TASK PROMPT>
Filter the material below down to the lines containing the word "routing".

EXERCISE INPUTS>

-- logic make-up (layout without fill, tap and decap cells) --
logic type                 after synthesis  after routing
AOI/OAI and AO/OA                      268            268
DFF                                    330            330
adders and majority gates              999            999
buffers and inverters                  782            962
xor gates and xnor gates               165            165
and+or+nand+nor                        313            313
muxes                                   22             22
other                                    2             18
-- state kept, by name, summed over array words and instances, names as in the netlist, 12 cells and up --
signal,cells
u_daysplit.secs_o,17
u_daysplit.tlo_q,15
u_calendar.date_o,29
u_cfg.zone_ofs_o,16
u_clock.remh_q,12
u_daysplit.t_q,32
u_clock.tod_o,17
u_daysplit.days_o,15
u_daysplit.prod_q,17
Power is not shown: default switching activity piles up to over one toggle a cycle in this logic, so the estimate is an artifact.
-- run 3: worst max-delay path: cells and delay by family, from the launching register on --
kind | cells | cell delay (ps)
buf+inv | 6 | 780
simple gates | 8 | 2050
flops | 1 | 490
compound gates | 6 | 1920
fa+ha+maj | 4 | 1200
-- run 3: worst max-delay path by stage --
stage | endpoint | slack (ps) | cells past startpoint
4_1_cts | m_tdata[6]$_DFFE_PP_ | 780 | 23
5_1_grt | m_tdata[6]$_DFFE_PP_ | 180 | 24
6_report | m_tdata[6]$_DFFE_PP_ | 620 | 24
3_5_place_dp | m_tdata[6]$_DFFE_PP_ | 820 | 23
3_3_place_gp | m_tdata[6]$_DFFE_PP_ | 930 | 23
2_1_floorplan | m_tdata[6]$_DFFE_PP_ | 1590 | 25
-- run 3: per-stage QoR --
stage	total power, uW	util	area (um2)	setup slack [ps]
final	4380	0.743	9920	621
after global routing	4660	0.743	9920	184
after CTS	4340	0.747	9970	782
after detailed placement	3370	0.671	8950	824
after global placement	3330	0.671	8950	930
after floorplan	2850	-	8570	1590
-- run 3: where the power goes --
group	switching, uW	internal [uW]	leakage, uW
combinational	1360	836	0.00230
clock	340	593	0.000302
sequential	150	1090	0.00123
[src/hw/rtl/pdr_pkg.sv]
// Package with the shared types, constants and helper functions of the domain rescaler.
`default_nettype none
package pdr_pkg;

  localparam int WORD_W      = 64;
  localparam int FRAC_BITS   = 40;
  localparam int MAX_TERMS   = 8;
  localparam int STORE_DEPTH = 64;
  localparam int ADDR_W      = 6;
  localparam int IDX_W       = 3;
  localparam int TERMS_W     = 4;
  localparam int CFG_IDX_W   = 3;

  localparam logic [CFG_IDX_W-1:0] REG_OFFSET_X = 3'd0;
  localparam logic [CFG_IDX_W-1:0] REG_OFFSET_Y = 3'd1;
  localparam logic [CFG_IDX_W-1:0] REG_SCALE_X  = 3'd2;
  localparam logic [CFG_IDX_W-1:0] REG_SCALE_Y  = 3'd3;
  localparam logic [CFG_IDX_W-1:0] REG_TERMS_X  = 3'd4;
  localparam logic [CFG_IDX_W-1:0] REG_TERMS_Y  = 3'd5;

  localparam logic signed [WORD_W-1:0] Q_ONE = 64'sh0000_0100_0000_0000;
  localparam logic signed [WORD_W-1:0] S_MAX = 64'sh7FFF_FFFF_FFFF_FFFF;
  localparam logic signed [WORD_W-1:0] S_MIN = 64'sh8000_0000_0000_0000;

  // Rows of Pascal's triangle up to the highest power a term can have.
  localparam logic [7:0] BINOM_TAB [8][8] = '{
    '{8'd1, 8'd0, 8'd0,  8'd0,  8'd0,  8'd0,  8'd0, 8'd0},
    '{8'd1, 8'd1, 8'd0,  8'd0,  8'd0,  8'd0,  8'd0, 8'd0},
    '{8'd1, 8'd2, 8'd1,  8'd0,  8'd0,  8'd0,  8'd0, 8'd0},
    '{8'd1, 8'd3, 8'd3,  8'd1,  8'd0,  8'd0,  8'd0, 8'd0},
    '{8'd1, 8'd4, 8'd6,  8'd4,  8'd1,  8'd0,  8'd0, 8'd0},
    '{8'd1, 8'd5, 8'd10, 8'd10, 8'd5,  8'd1,  8'd0, 8'd0},
    '{8'd1, 8'd6, 8'd15, 8'd20, 8'd15, 8'd6,  8'd1, 8'd0},
    '{8'd1, 8'd7, 8'd21, 8'd35, 8'd35, 8'd21, 8'd7, 8'd1}};

  typedef struct packed {
    logic signed [WORD_W-1:0] coeff_in;
    logic                     in_last;
  } in_item_t;

  typedef struct packed {
    logic signed [WORD_W-1:0] coeff_out;
    logic [IDX_W-1:0]         index_x;
    logic [IDX_W-1:0]         index_y;
    logic                     overflow;
    logic                     out_last;
  } out_item_t;

  typedef struct packed {
    logic                     start;
    logic signed [WORD_W-1:0] a;
    logic signed [WORD_W-1:0] b;
    logic                     frac;
  } mul_req_t;

  typedef struct packed {
    logic                     busy;
    logic                     done;
    logic signed [WORD_W-1:0] res;
    logic                     ovf;
  } mul_rsp_t;

  function automatic logic signed [WORD_W-1:0] binom(input logic [IDX_W-1:0] n,
                                                     input logic [IDX_W-1:0] k);
    return $signed({56'd0, BINOM_TAB[n][k]});
  endfunction

  function automatic logic [WORD_W:0] add_sat(input logic signed [WORD_W-1:0] a,
                                              input logic signed [WORD_W-1:0] b);
    logic signed [WORD_W-1:0] s;
    s = a + b;
    if ((a[WORD_W-1] == b[WORD_W-1]) && (s[WORD_W-1] != a[WORD_W-1])) begin
      return {1'b1, (a[WORD_W-1] ? S_MIN : S_MAX)};
    end
    return {1'b0, s};
  endfunction

  function automatic logic [TERMS_W-1:0] clamp_terms(input logic [TERMS_W-1:0] t);
    if (t == '0) begin
      return TERMS_W'(1);
    end
    if (t > TERMS_W'(MAX_TERMS)) begin
      return TERMS_W'(MAX_TERMS);
    end
    return t;
  endfunction

endpackage
`default_nettype wire

[src/hw/rtl/pdr_mul.sv]
// Shared multi-cycle Q23.40 multiplier with rounding and saturation.
`default_nettype none
module pdr_mul (
  input  wire logic             clk,
  input  wire logic             rst_n,
  input  wire pdr_pkg::mul_req_t req,
  output      pdr_pkg::mul_rsp_t rsp
);

  logic [63:0]  xm_r, ym_r;
  logic         neg_r, frac_r;
  logic [127:0] acc_r;
  logic [63:0]  pp_r;
  logic [1:0]   pps_r;
  logic [2:0]   cnt_r;
  logic         busy_r, done_r, ovf_r;
  logic [63:0]  res_r;

  logic [31:0]  xh, yh;
  logic [127:0] pp_ext;
  logic [63:0]  r;
  logic         big;

  assign xh     = cnt_r[1] ? xm_r[63:32] : xm_r[31:0];
  assign yh     = cnt_r[0] ? ym_r[63:32] : ym_r[31:0];
  assign pp_ext = {64'd0, pp_r} << {pps_r, 5'd0};
  assign r      = frac_r ? acc_r[103:40] : acc_r[63:0];
  assign big    = frac_r ? (|acc_r[127:104]) : (|acc_r[127:64]);

  always_ff @(posedge clk) begin
    if (!rst_n) begin
      busy_r <= 1'b0;
      done_r <= 1'b0;
      cnt_r  <= '0;
    end else begin
      done_r <= 1'b0;
      if (req.start) begin
        xm_r   <= req.a[63] ? 64'(-req.a) : 64'(req.a);
        ym_r   <= req.b[63] ? 64'(-req.b) : 64'(req.b);
        neg_r  <= req.a[63] ^ req.b[63];
        frac_r <= req.frac;
        acc_r  <= '0;
        cnt_r  <= '0;
        busy_r <= 1'b1;
      end else if (busy_r) begin
        cnt_r <= cnt_r + 3'd1;
        // Partial products are formed one per cycle and registered in pp_r before they are summed.
        if (cnt_r < 3'd4) begin
          pp_r  <= xh * yh;
          pps_r <= 2'({1'b0, cnt_r[1]} + {1'b0, cnt_r[0]});
        end
        if (cnt_r >= 3'd1 && cnt_r <= 3'd4) begin
          acc_r <= acc_r + pp_ext;
        end
        if (cnt_r == 3'd5 && frac_r) begin
          acc_r <= acc_r + (128'd1 << (pdr_pkg::FRAC_BITS - 1));
        end
        if (cnt_r == 3'd6) begin
          busy_r <= 1'b0;
          done_r <= 1'b1;
          if (neg_r) begin
            if (big || (r[63] && (|r[62:0]))) begin
              res_r <= pdr_pkg::S_MIN;
              ovf_r <= 1'b1;
            end else begin
              res_r <= 64'(-r);
              ovf_r <= 1'b0;
            end
          end else begin
            if (big || r[63]) begin
              res_r <= pdr_pkg::S_MAX;
              ovf_r <= 1'b1;
            end else begin
              res_r <= r;
              ovf_r <= 1'b0;
            end
          end
        end
      end
    end
  end

  assign rsp.busy = busy_r;
  assign rsp.done = done_r;
  assign rsp.res  = $signed(res_r);
  assign rsp.ovf  = ovf_r;

endmodule
`default_nettype wire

RESPONSE BELOW>
logic type                 after synthesis  after routing
after global routing	4660	0.743	9920	184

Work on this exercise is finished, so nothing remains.